Thread: the best way to get some records not in another table
Hi, all Try to get some records not in another table. As the following, please advise which one will be the best way to do. Or is there any other way to do better? SELECT DISTINCT a.c1 FROM test_j2 a WHERE a.c1 NOT IN (SELECT DISTINCT b.c1 FROM test_j1 b); SELECT a.c1 FROM test_j2 a EXCEPT SELECT b.c1 FROM test_j1 b; Jack
> > Try to get some records not in another table. As the following, please > advise which one will be the best way to do. Or is there any other way to do > better? > > SELECT DISTINCT a.c1 > FROM test_j2 a > WHERE a.c1 NOT IN (SELECT DISTINCT b.c1 FROM test_j1 b); > > SELECT a.c1 FROM test_j2 a > EXCEPT > SELECT b.c1 FROM test_j1 b; > IN resp. NOT IN clauses are known to be slow.
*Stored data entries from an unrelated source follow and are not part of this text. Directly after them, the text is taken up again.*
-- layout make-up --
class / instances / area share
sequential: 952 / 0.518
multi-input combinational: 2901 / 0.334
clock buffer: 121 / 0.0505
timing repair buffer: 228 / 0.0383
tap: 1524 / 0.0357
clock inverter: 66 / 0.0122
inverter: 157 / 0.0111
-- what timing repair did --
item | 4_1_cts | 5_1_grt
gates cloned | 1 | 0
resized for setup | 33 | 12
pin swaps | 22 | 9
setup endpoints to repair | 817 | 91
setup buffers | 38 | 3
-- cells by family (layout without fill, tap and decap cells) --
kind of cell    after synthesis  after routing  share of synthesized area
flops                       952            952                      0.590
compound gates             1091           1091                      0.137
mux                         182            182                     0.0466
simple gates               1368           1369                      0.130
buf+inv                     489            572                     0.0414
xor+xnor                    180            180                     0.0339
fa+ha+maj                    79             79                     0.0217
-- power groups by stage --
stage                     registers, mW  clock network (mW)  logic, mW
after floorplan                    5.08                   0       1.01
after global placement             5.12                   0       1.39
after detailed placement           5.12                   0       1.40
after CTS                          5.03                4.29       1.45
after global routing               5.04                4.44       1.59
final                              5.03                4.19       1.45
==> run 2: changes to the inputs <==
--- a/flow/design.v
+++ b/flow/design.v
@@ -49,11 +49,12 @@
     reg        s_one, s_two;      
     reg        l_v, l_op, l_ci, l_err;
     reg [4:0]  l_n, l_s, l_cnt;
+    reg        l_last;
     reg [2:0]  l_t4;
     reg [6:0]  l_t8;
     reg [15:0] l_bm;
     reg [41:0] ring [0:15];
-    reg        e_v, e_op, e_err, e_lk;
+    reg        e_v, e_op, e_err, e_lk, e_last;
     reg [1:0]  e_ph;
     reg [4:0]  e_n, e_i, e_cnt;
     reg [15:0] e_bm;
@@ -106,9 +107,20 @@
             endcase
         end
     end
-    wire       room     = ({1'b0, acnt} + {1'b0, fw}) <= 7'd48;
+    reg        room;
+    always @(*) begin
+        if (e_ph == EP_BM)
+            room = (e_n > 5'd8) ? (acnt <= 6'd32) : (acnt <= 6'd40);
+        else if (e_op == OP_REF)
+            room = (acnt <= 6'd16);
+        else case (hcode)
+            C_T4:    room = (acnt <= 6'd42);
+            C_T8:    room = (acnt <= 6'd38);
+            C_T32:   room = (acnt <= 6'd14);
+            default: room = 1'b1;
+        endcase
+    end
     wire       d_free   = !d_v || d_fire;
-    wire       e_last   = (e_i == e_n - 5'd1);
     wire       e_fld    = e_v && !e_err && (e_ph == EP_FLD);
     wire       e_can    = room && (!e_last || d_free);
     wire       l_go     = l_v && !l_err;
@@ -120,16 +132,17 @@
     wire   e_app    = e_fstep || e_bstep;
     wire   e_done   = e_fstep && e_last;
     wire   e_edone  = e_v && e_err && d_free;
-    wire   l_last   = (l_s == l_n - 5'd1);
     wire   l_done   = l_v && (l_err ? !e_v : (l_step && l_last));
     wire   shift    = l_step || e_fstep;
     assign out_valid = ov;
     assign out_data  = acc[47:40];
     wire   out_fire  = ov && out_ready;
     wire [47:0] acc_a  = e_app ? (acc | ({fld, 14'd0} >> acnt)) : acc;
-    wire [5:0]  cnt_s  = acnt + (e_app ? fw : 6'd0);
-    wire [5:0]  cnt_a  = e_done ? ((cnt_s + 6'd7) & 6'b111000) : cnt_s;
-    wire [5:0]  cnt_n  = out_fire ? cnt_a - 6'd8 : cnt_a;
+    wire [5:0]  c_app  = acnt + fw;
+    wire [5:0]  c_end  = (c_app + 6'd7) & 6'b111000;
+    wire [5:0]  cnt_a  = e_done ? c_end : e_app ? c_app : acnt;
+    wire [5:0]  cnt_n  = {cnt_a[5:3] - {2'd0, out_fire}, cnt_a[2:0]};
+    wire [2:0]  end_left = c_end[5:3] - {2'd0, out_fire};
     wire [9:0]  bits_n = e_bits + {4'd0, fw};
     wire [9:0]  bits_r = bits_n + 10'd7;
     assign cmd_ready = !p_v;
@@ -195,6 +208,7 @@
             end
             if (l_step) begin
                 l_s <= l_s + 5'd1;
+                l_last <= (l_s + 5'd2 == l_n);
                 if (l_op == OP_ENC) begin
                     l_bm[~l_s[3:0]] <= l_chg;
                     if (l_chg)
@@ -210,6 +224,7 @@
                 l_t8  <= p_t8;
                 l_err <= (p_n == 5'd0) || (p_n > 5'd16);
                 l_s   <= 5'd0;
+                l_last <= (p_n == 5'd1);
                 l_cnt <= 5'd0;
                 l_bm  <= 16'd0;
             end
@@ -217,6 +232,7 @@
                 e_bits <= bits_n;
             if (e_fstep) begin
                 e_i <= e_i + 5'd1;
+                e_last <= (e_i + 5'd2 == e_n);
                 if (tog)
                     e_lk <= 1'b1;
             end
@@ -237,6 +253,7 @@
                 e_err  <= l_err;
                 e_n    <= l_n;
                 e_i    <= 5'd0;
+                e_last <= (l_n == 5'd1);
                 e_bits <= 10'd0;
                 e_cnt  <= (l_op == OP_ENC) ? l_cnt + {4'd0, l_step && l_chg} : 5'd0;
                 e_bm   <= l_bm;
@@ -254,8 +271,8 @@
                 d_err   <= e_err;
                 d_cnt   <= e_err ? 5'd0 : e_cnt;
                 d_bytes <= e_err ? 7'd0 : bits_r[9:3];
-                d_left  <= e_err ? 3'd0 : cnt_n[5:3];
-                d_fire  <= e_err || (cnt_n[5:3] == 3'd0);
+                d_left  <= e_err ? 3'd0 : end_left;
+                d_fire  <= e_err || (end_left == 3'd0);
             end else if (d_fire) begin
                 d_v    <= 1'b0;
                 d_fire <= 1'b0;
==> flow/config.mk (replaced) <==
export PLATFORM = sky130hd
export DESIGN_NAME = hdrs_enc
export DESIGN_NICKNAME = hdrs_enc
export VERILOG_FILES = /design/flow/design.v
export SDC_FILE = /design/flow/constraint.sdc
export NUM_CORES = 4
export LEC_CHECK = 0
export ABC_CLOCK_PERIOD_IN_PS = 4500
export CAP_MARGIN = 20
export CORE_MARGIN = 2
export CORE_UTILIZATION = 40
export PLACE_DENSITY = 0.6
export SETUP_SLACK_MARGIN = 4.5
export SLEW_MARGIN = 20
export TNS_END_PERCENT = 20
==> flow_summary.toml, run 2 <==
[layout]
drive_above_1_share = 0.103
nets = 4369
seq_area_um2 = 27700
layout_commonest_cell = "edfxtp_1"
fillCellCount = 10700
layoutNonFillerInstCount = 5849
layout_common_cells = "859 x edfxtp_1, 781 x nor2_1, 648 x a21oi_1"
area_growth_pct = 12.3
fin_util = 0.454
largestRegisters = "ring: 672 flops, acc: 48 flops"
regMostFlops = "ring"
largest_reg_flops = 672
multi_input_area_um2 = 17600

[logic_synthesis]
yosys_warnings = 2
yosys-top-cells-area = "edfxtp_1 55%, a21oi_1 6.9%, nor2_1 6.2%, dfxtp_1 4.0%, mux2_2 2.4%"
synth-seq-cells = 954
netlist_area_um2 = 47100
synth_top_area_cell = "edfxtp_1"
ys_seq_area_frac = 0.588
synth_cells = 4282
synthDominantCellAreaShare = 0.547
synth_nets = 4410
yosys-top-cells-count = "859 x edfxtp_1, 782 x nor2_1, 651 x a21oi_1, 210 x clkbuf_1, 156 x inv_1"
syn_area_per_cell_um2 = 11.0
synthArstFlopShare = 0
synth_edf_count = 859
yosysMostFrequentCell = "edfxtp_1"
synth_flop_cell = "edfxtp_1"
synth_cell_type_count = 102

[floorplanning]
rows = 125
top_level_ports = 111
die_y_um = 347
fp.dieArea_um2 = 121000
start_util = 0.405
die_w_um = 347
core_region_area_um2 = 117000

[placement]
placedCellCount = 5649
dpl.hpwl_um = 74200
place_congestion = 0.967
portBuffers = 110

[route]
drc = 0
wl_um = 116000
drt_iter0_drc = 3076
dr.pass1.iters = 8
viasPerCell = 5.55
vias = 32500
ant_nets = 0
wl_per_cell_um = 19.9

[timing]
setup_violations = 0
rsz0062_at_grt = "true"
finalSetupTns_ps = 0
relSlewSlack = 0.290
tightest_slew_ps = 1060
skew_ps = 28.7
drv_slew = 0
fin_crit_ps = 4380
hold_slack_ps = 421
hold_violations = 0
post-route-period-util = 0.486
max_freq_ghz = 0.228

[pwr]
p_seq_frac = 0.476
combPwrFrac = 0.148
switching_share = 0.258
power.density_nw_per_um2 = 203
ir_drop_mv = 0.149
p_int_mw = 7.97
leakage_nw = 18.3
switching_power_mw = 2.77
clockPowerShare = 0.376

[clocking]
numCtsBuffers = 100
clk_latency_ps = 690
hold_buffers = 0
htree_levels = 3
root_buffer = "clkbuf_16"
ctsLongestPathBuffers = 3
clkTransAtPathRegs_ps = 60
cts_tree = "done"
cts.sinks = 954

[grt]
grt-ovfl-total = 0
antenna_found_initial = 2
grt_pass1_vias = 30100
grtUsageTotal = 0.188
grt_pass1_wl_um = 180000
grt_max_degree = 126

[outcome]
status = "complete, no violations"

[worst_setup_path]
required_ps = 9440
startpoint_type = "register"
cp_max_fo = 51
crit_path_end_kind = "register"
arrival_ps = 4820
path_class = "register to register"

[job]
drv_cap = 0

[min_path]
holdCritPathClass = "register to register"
SELECT DISTINCT a.c1 FROM test_j2 a WHERE NOT EXISTS (SELECT b.c1 FROM test_j1 b WHERE b.c1 = a.c1) ; Can't tell if EXISTS performs better than EXCEPT, have a look at the EXPLAIN output. Regards, Christoph
Hi, According to the following report, I think using "except" would be the best way to do. Thank you! Jack ======================== EXPLAIN SELECT DISTINCT a.c1 FROM test_j2 a WHERE a.c1 NOT IN (SELECT DISTINCT b.c1 FROM test_j1 b); Unique (cost=54544.91..54547.41 rows=50 width=6) -> Sort (cost=54544.91..54546.16 rows=500 width=6) Sort Key:c1 -> Seq Scan on test_j2 a (cost=0.00..54522.50 rows=500 width=6) Filter: (subplan) SubPlan -> Materialize (cost=54.50..54.50 rows=100 width=6) -> Unique (cost=0.00..54.50rows=100 width=6) -> Index Scan using test_j1_pkey on test_j1 b (cost=0.00..52.00 rows=1000 width=6) (9 rows) ======================= EXPLAIN SELECT a.c1 FROM test_j2 a EXCEPT SELECT b.c1 FROM test_j1 b; SetOp Except (cost=149.66..159.66 rows=200 width=6) -> Sort (cost=149.66..154.66 rows=2000 width=6) Sort Key:c1 -> Append (cost=0.00..40.00 rows=2000 width=6) -> Subquery Scan "*SELECT* 1" (cost=0.00..20.00rows=1000 width=6) -> Seq Scan on test_j2 a (cost=0.00..20.00 rows=1000 width=6) -> Subquery Scan "*SELECT* 2" (cost=0.00..20.00 rows=1000 width=6) -> Seq Scan on test_j1 b (cost=0.00..20.00 rows=1000 width=6) (8 rows) ========================= EXPLAIN SELECT DISTINCT a.c1 FROM test_j2 a WHERE NOT EXISTS (SELECT b.c1 FROM test_j1 b WHERE b.c1 = a.c1) ; Unique (cost=3455.91..3458.41 rows=50 width=6) -> Sort (cost=3455.91..3457.16 rows=500 width=6) Sort Key: c1 -> Seq Scan on test_j2 a (cost=0.00..3433.50 rows=500 width=6) Filter: (NOT (subplan)) SubPlan -> Index Scan using test_j1_pkey on test_j1 b (cost=0.00..17.07 rows=5 width=6) Index Cond: (c1 = $0) (8 rows)